The British Parliament is considering a bill this fall that, if passed, will allow scientists to produce chimeras, composite embryos that are part human and part nonhuman animal, and to create hybrid, part-human organisms by inserting the full set of human genes into animal eggs. While France, Germany, and Canada are among the nations banning production of chimeras and other human-animal embryo mixtures, Belgium, Japan, South Korea, and Singapore permit some or all of these procedures. Animal-human hybrid embryonic stem cell (ESC) research is already underway in the United States. What are the unexamined implications of this research? Why is there less public awareness about genetically modified human and animal species than about genetically modified plants and crops?

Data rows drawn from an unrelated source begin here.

===== config.mk =====
export PLATFORM = sky130hd
export DESIGN_NAME = kernel_shell
export DESIGN_NICKNAME = d
export VERILOG_FILES = /design/src/rtl/kernel_shell_pkg.sv /design/src/rtl/shell_dpram.sv /design/src/rtl/kernel_shell.sv
export SDC_FILE = /design/constraint.sdc
export NUM_CORES = 2
export LEC_CHECK = 0
export ABC_AREA = 1
export BUFFER_PORTS_ARGS = -buffer_cell sky130_fd_sc_hd__buf_2
export CAP_MARGIN = 20
export CORE_MARGIN = 2
export CORE_UTILIZATION = 35
export CTS_BUF_LIST = sky130_fd_sc_hd__clkbuf_4 sky130_fd_sc_hd__clkbuf_8
export CTS_CLUSTER_SIZE = 28
export DETAILED_ROUTE_END_ITERATION = 7
export PLACE_DENSITY = 0.48
export SETUP_SLACK_MARGIN = 0.3
export SKIP_CTS_REPAIR_TIMING = 1
export SLEW_MARGIN = 25
export SYNTH_ARGS = -nofsm -noshare
export SYNTH_HDL_FRONTEND = slang
export SYNTH_HIERARCHICAL = 1
export SYNTH_SLANG_ARGS = --single-unit
export TNS_END_PERCENT = 5

===== constraint.sdc =====
create_clock -name clk -period 17.4 [get_ports clk]
set_clock_uncertainty 0.2 [all_clocks]
set_input_delay 0.87 -clock clk [delete_from_list [all_inputs] [get_ports clk]]
set_output_delay 0.87 -clock clk [all_outputs]
set_load 0.02 [all_outputs]
$ cat src/rtl/sprite_motion_ctrl.sv
// Sprite position controller: synced buttons -> frame-paced, bounds-checked (x,y) with move pulse.
// Latency: buttons +2 cycles sync; frame_tick at cycle N -> position/moveSprite at N+2; no backpressure.
module sprite_motion_ctrl #(
    parameter int INIT_X   = 50,
    parameter int INIT_Y   = 300,
    parameter int STEP     = 1,
    parameter int RATE_DIV = 1,
    parameter int MIN_X    = 0,
    parameter int MAX_X    = 800,
    parameter int MIN_Y    = 0,
    parameter int MAX_Y    = 600,
    parameter int SPRITE_W = 25,
    parameter int SPRITE_H = 25,
    parameter int WRAP     = 0
) (
    input  logic        clk,
    input  logic        reset,
    input  logic        left,
    input  logic        right,
    input  logic        up,
    input  logic        down,
    input  logic        frame_tick,
    input  logic        move_en,
    input  logic        load,
    input  logic [10:0] load_x,
    input  logic [9:0]  load_y,
    output logic [10:0] position_x,
    output logic [9:0]  position_y,
    output logic        moveSprite,
    output logic [2:0]  dir_state,
    output logic [3:0]  at_edge
);
    localparam logic signed [11:0] X_LO   = 12'(MIN_X);
    localparam logic signed [11:0] X_HI   = 12'(MAX_X - SPRITE_W);
    localparam logic signed [11:0] Y_LO   = 12'(MIN_Y);
    localparam logic signed [11:0] Y_HI   = 12'(MAX_Y - SPRITE_H);
    localparam logic signed [11:0] STEP_S = 12'(STEP);
    localparam logic [7:0]         CNT_TOP = 8'(RATE_DIV - 1);

    typedef enum logic [1:0] {S_IDLE, S_HOLD, S_COMMIT} state_t;

    state_t             state, state_nxt;
    logic [7:0]         cnt, cnt_nxt;
    logic [3:0]         btn_s1, btn_s2;
    logic               go_left, go_right, go_up, go_down;
    logic               active, do_commit;
    logic signed [11:0] cur_x, cur_y, nx, ny, lx, ly;

    always_ff @(posedge clk or negedge reset) begin
        if (!reset) begin
            btn_s1 <= '0;
            btn_s2 <= '0;
        end else begin
            btn_s1 <= {left, right, up, down};
            btn_s2 <= btn_s1;
        end
    end

    // Opposing buttons on one axis cancel; the axes resolve independently.
    assign go_left  = btn_s2[3] & ~btn_s2[2];
    assign go_right = btn_s2[2] & ~btn_s2[3];
    assign go_up    = btn_s2[1] & ~btn_s2[0];
    assign go_down  = btn_s2[0] & ~btn_s2[1];
    assign active   = (go_left | go_right | go_up | go_down) & move_en;

    assign cur_x = $signed({1'b0, position_x});
    assign cur_y = $signed({2'b00, position_y});

    always_comb begin
        dir_state = 3'b000;
        if ((go_left | go_right) && (go_up | go_down)) dir_state = 3'b101;
        else if (go_left)                              dir_state = 3'b001;
        else if (go_right)                             dir_state = 3'b010;
        else if (go_down)                              dir_state = 3'b011;
        else if (go_up)                                dir_state = 3'b100;
    end

    // Signed 12-bit so an underflow past the left/top limit is visible before truncation.
    always_comb begin
        nx = cur_x;
        ny = cur_y;
        if (go_left) begin
            nx = cur_x - STEP_S;
            if (nx < X_LO) nx = (WRAP != 0) ? X_HI : X_LO;
        end else if (go_right) begin
            nx = cur_x + STEP_S;
            if (nx > X_HI) nx = (WRAP != 0) ? X_LO : X_HI;
        end
        if (go_up) begin
            ny = cur_y - STEP_S;
            if (ny < Y_LO) ny = (WRAP != 0) ? Y_HI : Y_LO;
        end else if (go_down) begin
            ny = cur_y + STEP_S;
            if (ny > Y_HI) ny = (WRAP != 0) ? Y_LO : Y_HI;
        end
    end

    always_comb begin
        lx = $signed({1'b0, load_x});
        ly = $signed({2'b00, load_y});
        if (lx < X_LO)      lx = X_LO;
        else if (lx > X_HI) lx = X_HI;
        if (ly < Y_LO)      ly = Y_LO;
        else if (ly > Y_HI) ly = Y_HI;
    end

    always_comb begin
        state_nxt = state;
        cnt_nxt   = cnt;
        do_commit = 1'b0;
        case (state)
            S_IDLE: begin
                cnt_nxt = CNT_TOP;
                if (active) state_nxt = S_HOLD;
            end
            S_HOLD: begin
                if (!active) begin
                    state_nxt = S_IDLE;
                    cnt_nxt   = CNT_TOP;
                end else if (frame_tick) begin
                    if (cnt == CNT_TOP) begin
                        state_nxt = S_COMMIT;
                        cnt_nxt   = 8'd0;
                    end else begin
                        cnt_nxt = cnt + 8'd1;
                    end
                end
            end
            S_COMMIT: begin
                if (active) begin
                    do_commit = 1'b1;
                    state_nxt = S_HOLD;
                end else begin
                    state_nxt = S_IDLE;
                    cnt_nxt   = CNT_TOP;
                end
            end
            default: begin
                state_nxt = S_IDLE;
                cnt_nxt   = CNT_TOP;
            end
        endcase
        // A load discards any movement committing in the same cycle.
        if (load) begin
            state_nxt = S_IDLE;
            cnt_nxt   = CNT_TOP;
            do_commit = 1'b0;
        end
    end

    always_ff @(posedge clk or negedge reset) begin
        if (!reset) begin
            state      <= S_IDLE;
            cnt        <= CNT_TOP;
            position_x <= 11'(INIT_X);
            position_y <= 10'(INIT_Y);
            moveSprite <= 1'b0;
        end else begin
            state <= state_nxt;
            cnt   <= cnt_nxt;
            if (load) begin
                position_x <= lx[10:0];
                position_y <= ly[9:0];
                moveSprite <= 1'b1;
            end else if (do_commit) begin
                position_x <= nx[10:0];
                position_y <= ny[9:0];
                moveSprite <= (nx != cur_x) || (ny != cur_y);
            end else begin
                moveSprite <= 1'b0;
            end
        end
    end

    assign at_edge = {cur_y >= Y_HI, cur_y <= Y_LO, cur_x >= X_HI, cur_x <= X_LO};
endmodule
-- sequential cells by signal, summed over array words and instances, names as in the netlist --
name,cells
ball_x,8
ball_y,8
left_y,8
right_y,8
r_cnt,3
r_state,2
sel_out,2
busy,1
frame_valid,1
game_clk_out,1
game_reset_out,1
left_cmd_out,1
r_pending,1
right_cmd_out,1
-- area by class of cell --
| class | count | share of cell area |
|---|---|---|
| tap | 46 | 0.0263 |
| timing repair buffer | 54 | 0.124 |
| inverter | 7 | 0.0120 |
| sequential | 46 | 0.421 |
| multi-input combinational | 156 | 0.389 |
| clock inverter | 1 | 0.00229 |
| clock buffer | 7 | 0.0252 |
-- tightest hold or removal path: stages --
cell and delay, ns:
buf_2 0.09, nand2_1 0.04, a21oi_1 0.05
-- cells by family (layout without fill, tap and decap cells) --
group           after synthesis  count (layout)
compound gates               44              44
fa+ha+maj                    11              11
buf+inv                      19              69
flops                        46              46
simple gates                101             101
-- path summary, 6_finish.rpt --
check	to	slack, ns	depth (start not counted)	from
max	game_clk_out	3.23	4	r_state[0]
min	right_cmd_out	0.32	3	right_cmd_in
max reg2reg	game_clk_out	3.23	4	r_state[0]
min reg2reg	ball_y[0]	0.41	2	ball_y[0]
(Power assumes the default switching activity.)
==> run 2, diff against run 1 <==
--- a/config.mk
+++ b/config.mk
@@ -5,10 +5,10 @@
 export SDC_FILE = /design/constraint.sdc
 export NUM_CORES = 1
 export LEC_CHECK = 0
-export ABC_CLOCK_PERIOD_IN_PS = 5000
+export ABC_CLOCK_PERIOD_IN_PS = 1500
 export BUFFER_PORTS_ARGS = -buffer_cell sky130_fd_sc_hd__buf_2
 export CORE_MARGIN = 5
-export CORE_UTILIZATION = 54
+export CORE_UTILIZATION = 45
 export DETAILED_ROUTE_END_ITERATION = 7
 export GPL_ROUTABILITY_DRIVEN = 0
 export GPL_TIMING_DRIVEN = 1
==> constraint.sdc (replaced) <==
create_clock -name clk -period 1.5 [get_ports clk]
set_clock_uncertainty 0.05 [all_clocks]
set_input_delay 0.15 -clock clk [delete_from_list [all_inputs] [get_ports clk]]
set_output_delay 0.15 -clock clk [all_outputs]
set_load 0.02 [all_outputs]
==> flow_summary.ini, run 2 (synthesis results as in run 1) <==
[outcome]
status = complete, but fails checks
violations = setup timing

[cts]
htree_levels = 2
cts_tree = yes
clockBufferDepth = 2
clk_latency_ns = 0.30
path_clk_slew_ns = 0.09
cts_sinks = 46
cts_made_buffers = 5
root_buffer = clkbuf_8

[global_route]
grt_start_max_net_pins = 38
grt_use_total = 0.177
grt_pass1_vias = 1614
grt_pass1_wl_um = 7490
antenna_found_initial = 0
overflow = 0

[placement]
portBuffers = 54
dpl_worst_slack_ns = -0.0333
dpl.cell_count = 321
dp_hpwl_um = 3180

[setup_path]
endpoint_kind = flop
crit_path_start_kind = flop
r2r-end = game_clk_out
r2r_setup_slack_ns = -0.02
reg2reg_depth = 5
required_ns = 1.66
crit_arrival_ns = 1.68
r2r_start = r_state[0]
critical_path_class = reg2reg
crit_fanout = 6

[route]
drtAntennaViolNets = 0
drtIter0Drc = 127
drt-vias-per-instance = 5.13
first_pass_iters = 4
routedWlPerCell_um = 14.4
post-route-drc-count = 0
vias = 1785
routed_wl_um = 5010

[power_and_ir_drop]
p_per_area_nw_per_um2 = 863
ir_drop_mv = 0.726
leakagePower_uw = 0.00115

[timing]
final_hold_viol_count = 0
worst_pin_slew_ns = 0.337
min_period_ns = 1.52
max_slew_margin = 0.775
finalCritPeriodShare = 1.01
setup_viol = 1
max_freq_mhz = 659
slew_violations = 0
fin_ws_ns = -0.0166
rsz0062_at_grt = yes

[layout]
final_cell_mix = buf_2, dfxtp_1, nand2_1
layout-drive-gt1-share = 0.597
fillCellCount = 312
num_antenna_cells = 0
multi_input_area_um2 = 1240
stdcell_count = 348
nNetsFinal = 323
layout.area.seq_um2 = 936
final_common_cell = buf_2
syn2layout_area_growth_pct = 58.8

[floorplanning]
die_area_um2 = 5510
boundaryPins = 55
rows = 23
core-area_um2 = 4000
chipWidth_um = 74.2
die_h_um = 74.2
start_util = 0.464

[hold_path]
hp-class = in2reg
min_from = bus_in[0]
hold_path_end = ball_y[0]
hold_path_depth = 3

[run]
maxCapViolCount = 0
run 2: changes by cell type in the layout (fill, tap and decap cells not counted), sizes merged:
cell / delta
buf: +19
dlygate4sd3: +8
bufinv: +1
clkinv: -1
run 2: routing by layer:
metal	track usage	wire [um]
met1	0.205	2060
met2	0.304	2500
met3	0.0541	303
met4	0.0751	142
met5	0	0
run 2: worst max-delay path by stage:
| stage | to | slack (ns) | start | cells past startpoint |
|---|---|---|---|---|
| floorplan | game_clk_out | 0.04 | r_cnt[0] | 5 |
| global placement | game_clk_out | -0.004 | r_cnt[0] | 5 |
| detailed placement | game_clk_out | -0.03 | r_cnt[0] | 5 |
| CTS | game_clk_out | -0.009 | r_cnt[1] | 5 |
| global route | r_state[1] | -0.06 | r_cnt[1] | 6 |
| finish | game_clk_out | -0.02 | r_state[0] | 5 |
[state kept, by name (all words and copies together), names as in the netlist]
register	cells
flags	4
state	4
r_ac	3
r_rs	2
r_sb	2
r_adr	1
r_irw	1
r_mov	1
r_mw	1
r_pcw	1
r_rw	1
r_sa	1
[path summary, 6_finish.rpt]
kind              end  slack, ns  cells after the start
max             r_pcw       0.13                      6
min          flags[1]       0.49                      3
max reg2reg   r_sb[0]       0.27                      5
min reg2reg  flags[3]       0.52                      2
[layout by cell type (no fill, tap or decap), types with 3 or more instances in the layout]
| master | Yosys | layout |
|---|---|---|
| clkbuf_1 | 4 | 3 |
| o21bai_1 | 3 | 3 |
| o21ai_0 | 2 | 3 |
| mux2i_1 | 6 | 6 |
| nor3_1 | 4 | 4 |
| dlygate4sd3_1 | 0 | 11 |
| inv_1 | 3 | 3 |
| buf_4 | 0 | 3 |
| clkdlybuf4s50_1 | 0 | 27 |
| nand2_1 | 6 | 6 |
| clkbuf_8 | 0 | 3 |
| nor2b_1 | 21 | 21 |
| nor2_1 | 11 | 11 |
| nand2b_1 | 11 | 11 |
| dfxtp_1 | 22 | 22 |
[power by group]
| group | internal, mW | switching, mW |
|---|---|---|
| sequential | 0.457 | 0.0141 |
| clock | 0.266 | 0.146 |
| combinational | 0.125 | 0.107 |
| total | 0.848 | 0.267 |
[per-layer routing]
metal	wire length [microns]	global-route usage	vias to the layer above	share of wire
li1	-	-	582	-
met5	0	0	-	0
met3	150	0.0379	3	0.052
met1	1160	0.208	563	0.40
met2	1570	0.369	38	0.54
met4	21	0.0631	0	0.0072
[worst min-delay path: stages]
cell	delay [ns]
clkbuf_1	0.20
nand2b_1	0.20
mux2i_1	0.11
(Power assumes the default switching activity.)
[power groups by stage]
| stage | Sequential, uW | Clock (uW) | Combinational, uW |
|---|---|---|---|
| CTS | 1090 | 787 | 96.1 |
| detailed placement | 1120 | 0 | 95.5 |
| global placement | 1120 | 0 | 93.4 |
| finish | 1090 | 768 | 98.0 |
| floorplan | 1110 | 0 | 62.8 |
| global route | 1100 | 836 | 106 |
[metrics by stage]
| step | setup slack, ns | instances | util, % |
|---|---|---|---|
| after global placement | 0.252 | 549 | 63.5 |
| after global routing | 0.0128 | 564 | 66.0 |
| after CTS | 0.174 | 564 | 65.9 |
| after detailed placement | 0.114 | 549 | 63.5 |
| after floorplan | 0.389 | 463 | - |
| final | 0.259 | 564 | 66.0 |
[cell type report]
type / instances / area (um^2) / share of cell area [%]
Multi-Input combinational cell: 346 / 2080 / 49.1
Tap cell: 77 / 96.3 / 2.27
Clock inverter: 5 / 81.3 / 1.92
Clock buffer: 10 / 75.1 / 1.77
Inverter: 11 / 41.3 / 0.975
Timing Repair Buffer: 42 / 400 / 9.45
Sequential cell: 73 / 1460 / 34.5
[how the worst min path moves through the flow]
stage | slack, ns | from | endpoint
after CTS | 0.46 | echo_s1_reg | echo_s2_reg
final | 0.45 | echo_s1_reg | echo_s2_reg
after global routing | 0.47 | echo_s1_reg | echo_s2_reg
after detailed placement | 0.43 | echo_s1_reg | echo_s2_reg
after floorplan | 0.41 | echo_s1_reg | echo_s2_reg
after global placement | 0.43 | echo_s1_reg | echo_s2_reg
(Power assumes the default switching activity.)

Part of the answer lies in how public discourse about these technologies is framed and in the select venues where most of the substantive discussion takes place. Discourse is dominated by calls for cures by patient advocates, promises of cures by researchers and financial backers, and objections to the use of embryos on the basis of religious belief. The current framing of the discussion suggests that little stands in the way of medical breakthroughs with ESCs except pro-life abortion politics. Secular liberals, the reasoning goes, should have no objection to genetically modified embryos. With scant federal backing from a pro-life administration, research in the United States proceeds privately or with state funding. A hodgepodge of guidelines has emerged from discussions in disparate venues such as the California Institute of Regenerative Medicine, the National Academies of Sciences and Engineering, the National Research Council, the Institute of Medicine, and the President’s Council on Bioethics. Elite and institutional, such deliberations limit popular awareness. Research proceeds in a manner inconsistent with democratic control or scrutiny.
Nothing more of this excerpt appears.